Bedrohte Urheberrechte: Keine Acta-Entwarnung
Fachleute sehen die Grundrechte durch den Text des internationalen Anti-Piraterie-Abkommens in Gefahr. Der Provider soll künftig als "Hilfssheriff" fungieren.
Es kommt Licht in die Geheimverhandlungen um das internationale Anti-Piraterieabkommen Acta. Nach großem öffentlichem Druck veröffentlichte die EU-Kommission auf ihrer Webseite erstmals den offiziellen Verhandlungstext. Ende 2010 soll dieser unterschriftsreif sein.

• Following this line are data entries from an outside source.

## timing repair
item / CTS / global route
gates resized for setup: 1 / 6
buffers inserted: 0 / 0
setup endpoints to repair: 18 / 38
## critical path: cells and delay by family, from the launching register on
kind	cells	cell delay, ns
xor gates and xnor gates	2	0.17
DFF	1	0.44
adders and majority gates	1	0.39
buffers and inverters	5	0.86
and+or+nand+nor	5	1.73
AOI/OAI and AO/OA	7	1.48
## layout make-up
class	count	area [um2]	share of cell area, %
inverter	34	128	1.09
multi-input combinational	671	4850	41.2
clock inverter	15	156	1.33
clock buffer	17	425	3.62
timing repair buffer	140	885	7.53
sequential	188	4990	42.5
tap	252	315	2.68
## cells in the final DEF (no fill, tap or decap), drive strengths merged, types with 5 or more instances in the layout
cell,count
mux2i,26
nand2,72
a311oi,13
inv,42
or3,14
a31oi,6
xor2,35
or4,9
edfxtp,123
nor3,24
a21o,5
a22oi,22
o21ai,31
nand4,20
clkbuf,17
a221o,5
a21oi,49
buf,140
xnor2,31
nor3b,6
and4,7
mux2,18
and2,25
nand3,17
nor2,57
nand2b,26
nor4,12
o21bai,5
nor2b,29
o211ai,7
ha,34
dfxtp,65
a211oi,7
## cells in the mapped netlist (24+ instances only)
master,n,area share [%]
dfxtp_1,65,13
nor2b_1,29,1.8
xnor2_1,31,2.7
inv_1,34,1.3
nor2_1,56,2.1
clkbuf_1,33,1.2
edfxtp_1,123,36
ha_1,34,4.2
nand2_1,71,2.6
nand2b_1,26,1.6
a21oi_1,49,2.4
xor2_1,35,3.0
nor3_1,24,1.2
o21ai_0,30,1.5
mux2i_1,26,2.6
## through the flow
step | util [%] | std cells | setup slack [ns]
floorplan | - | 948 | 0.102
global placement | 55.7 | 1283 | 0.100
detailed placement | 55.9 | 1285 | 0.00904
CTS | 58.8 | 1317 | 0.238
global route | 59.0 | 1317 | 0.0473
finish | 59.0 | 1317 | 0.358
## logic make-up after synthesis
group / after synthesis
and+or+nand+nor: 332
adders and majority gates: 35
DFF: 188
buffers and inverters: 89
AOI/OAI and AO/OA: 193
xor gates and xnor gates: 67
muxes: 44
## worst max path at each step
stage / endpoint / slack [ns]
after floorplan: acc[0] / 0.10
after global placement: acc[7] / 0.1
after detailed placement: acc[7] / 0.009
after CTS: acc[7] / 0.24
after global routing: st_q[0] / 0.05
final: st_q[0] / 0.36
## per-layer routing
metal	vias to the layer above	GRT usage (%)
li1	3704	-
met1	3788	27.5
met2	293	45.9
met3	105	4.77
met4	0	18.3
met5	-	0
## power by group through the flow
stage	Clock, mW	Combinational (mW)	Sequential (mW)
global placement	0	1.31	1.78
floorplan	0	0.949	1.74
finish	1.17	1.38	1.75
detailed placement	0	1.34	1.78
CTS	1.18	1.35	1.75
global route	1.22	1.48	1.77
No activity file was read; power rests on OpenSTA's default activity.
## src/tdc_pkg.sv

```systemverilog
// ============================================================================
// Tolerant double compare package
// Shared constants, types and helpers for the comparator pipeline.
// ============================================================================
package tdc_pkg;

    // Number of pipeline register stages, from the input register to the result.
    localparam int NSTG = 10;
    localparam int LAST = NSTG - 1;

    localparam logic [62:0] INF_MAG = 63'h7FF0_0000_0000_0000;

    // Equality test selection.
    localparam logic [2:0] MODE_ABS     = 3'd0;
    localparam logic [2:0] MODE_REL     = 3'd1;
    localparam logic [2:0] MODE_ABS_REL = 3'd2;
    localparam logic [2:0] MODE_ULP     = 3'd3;
    localparam logic [2:0] MODE_ABS_ULP = 3'd4;

    // Register indexes on the configuration port.
    localparam logic [1:0] REG_MODE = 2'd0;
    localparam logic [1:0] REG_ABS  = 2'd1;
    localparam logic [1:0] REG_REL  = 2'd2;
    localparam logic [1:0] REG_ULP  = 2'd3;

    // Result codes.
    localparam logic signed [1:0] ORDER_EQ = 2'sb00;
    localparam logic signed [1:0] ORDER_GT = 2'sb01;
    localparam logic signed [1:0] ORDER_LT = 2'sb11;

    // Magnitude of a - b.
    typedef struct packed {
        logic        nan;
        logic [62:0] mag;
    } diff_t;

    // max(|a|,|b|) times the relative factor.
    typedef struct packed {
        logic        nan;
        logic        neg;
        logic [62:0] mag;
    } prod_t;

    function automatic logic is_nan63(input logic [62:0] m);
        return (m[62:52] == 11'h7FF) && (m[51:0] != 52'd0);
    endfunction

    function automatic logic is_inf63(input logic [62:0] m);
        return m == INF_MAG;
    endfunction

    function automatic logic [52:0] mant(input logic [62:0] m);
        return {m[62:52] != 11'd0, m[51:0]};
    endfunction

    function automatic logic [10:0] expo(input logic [62:0] m);
        return (m[62:52] == 11'd0) ? 11'd1 : m[62:52];
    endfunction

    // Leading zero count of a 106-bit word; 106 when the word is zero.
    function automatic logic [6:0] lzc106(input logic [105:0] v);
        logic [6:0] n;
        n = 7'd106;
        for (int i = 0; i < 106; i++) begin
            if (v[i]) begin
                n = 7'(105 - i);
            end
        end
        return n;
    endfunction

    // Double compare |d| <= y, false when either side is NaN.
    function automatic logic tol_le(input diff_t d, input logic [62:0] ymag,
                                    input logic yneg, input logic ynan);
        logic ok;
        if (d.nan || ynan) begin
            ok = 1'b0;
        end
        else if (yneg) begin
            ok = (d.mag == 63'd0) && (ymag == 63'd0);
        end
        else begin
            ok = d.mag <= ymag;
        end
        return ok;
    endfunction

endpackage

```

## src/tdc_sub.sv

```systemverilog
// ============================================================================
// Magnitude subtractor
// Computes |a - b| in double precision, rounded to nearest even, over
// stages 1 to 6, then carries it to stage 8.
// ============================================================================
module tdc_sub
    import tdc_pkg::*;
(
    input  logic            clk,
    input  logic [NSTG-1:0] en,
    input  logic [63:0]     a,
    input  logic [63:0]     b,
    output logic [62:0]     big_mag,
    output diff_t           diff
);

    // Stage 1: order the magnitudes.
    logic [62:0] x1_reg, y1_reg;
    logic        sub1_reg, nan1_reg, inf1_reg;
    logic        a_inf, b_inf, same_sign;

    assign a_inf     = is_inf63(a[62:0]);
    assign b_inf     = is_inf63(b[62:0]);
    assign same_sign = a[63] == b[63];

    always_ff @(posedge clk)
    begin
        if (en[1])
        begin
            x1_reg   <= (a[62:0] >= b[62:0]) ? a[62:0] : b[62:0];
            y1_reg   <= (a[62:0] >= b[62:0]) ? b[62:0] : a[62:0];
            sub1_reg <= same_sign;
            nan1_reg <= a_inf && b_inf && same_sign;
            inf1_reg <= (a_inf || b_inf) && !(a_inf && b_inf && same_sign);
        end
    end

    assign big_mag = x1_reg;

    // Stage 2: align the smaller operand, keeping guard, round and sticky.
    logic [55:0]  mx2_reg, ys2_reg;
    logic [10:0]  ex2_reg;
    logic         sub2_reg, nan2_reg, inf2_reg;
    logic [10:0]  d2;
    logic [5:0]   dcap2;
    logic [119:0] wide2;

    assign d2    = expo(x1_reg) - expo(y1_reg);
    assign dcap2 = (d2[10:6] != 5'd0) ? 6'd63 : d2[5:0];
    assign wide2 = {mant(y1_reg), 3'b000, 64'd0} >> dcap2;

    always_ff @(posedge clk)
    begin
        if (en[2])
        begin
            mx2_reg  <= {mant(x1_reg), 3'b000};
            ys2_reg  <= {wide2[119:65], wide2[64] | (wide2[63:0] != 64'd0)};
            ex2_reg  <= expo(x1_reg);
            sub2_reg <= sub1_reg;
            nan2_reg <= nan1_reg;
            inf2_reg <= inf1_reg;
        end
    end

    // Stage 3: add or subtract.
    logic [56:0] s3_reg;
    logic [10:0] ex3_reg;
    logic        nan3_reg, inf3_reg;

    always_ff @(posedge clk)
    begin
        if (en[3])
        begin
            s3_reg   <= sub2_reg ? ({1'b0, mx2_reg} - {1'b0, ys2_reg})
                                 : ({1'b0, mx2_reg} + {1'b0, ys2_reg});
            ex3_reg  <= ex2_reg;
            nan3_reg <= nan2_reg;
            inf3_reg <= inf2_reg;
        end
    end

    // Stage 4: fold the carry, find the normalizing shift.
    logic [55:0] t4;
    logic [11:0] e4, lim4;
    logic [6:0]  lz4;
    logic [55:0] t4_reg;
    logic [11:0] e4_reg;
    logic [6:0]  sh4_reg;
    logic        zero4_reg, nan4_reg, inf4_reg;

    assign t4   = s3_reg[56] ? {s3_reg[56:2], s3_reg[1] | s3_reg[0]} : s3_reg[55:0];
    assign e4   = {1'b0, ex3_reg} + {11'd0, s3_reg[56]};
    assign lim4 = e4 - 12'd1;
    assign lz4  = lzc106({t4, 50'd0});

    always_ff @(posedge clk)
    begin
        if (en[4])
        begin
            t4_reg    <= t4;
            e4_reg    <= e4;
            sh4_reg   <= (lim4 < {5'd0, lz4}) ? lim4[6:0] : lz4;
            zero4_reg <= t4 == 56'd0;
            nan4_reg  <= nan3_reg;
            inf4_reg  <= inf3_reg;
        end
    end

    // Stage 5: normalize.
    logic [55:0] t5_reg;
    logic [11:0] e5_reg;
    logic        zero5_reg, nan5_reg, inf5_reg;

    always_ff @(posedge clk)
    begin
        if (en[5])
        begin
            t5_reg    <= t4_reg << sh4_reg;
            e5_reg    <= e4_reg - {5'd0, sh4_reg};
            zero5_reg <= zero4_reg;
            nan5_reg  <= nan4_reg;
            inf5_reg  <= inf4_reg;
        end
    end

    // Stage 6: pack and round; a rounding carry walks into the exponent.
    logic        rnd6;
    logic [11:0] em1_6;
    logic [62:0] packed6;
    diff_t       d6_reg, d7_reg, d8_reg;

    assign rnd6    = t5_reg[2] & (t5_reg[1] | t5_reg[0] | t5_reg[3]);
    assign em1_6   = e5_reg - 12'd1;
    assign packed6 = {em1_6[10:0], 52'd0} + {10'd0, t5_reg[55:3]} + {62'd0, rnd6};

    always_ff @(posedge clk)
    begin
        if (en[6])
        begin
            d6_reg.nan <= nan5_reg;
            if (inf5_reg || e5_reg >= 12'd2047)
            begin
                d6_reg.mag <= INF_MAG;
            end
            else if (zero5_reg)
            begin
                d6_reg.mag <= 63'd0;
            end
            else
            begin
                d6_reg.mag <= packed6;
            end
        end
        if (en[7])
        begin
            d7_reg <= d6_reg;
        end
        if (en[8])
        begin
            d8_reg <= d7_reg;
        end
    end

    assign diff = d8_reg;

endmodule

```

Seit drei Jahren verhandeln knapp 40 Staaten, darunter USA, Japan, die EU und eine Reihe kleinerer Länder, hinter verschlossenen Türen das "Anti Counterfeiting Trade Agreement" - kurz Acta. In dem Vertrag sollen internationale wirksame Maßnahmen gegen Produktpiraterie und Copyrightverstöße vereinbart werden. Unter Bürgerrechtlern und im Europäischen Parlament sorgt das Projekt für Empörung.
Politisch brisant ist vor allem das geplante Arsenal, mit dem Copyright-Verstöße im Internet bekämpft werden sollen. Aus Acta-Papieren, die in den letzten Monaten im Internet lanciert wurden, geht hervor, dass Internetprovider als eine Art Hilfssherif gegen Copyright-Verstöße agieren sollen. Demnach sollen sie den Datenverkehr ihrer Kunden nach Copyright-Verstößen durchsuchen. Nutzern, die wiederholt gegen das Urheberrecht verstoßen, soll laut Acta-Entwurf der Internetzugang gekappt werden.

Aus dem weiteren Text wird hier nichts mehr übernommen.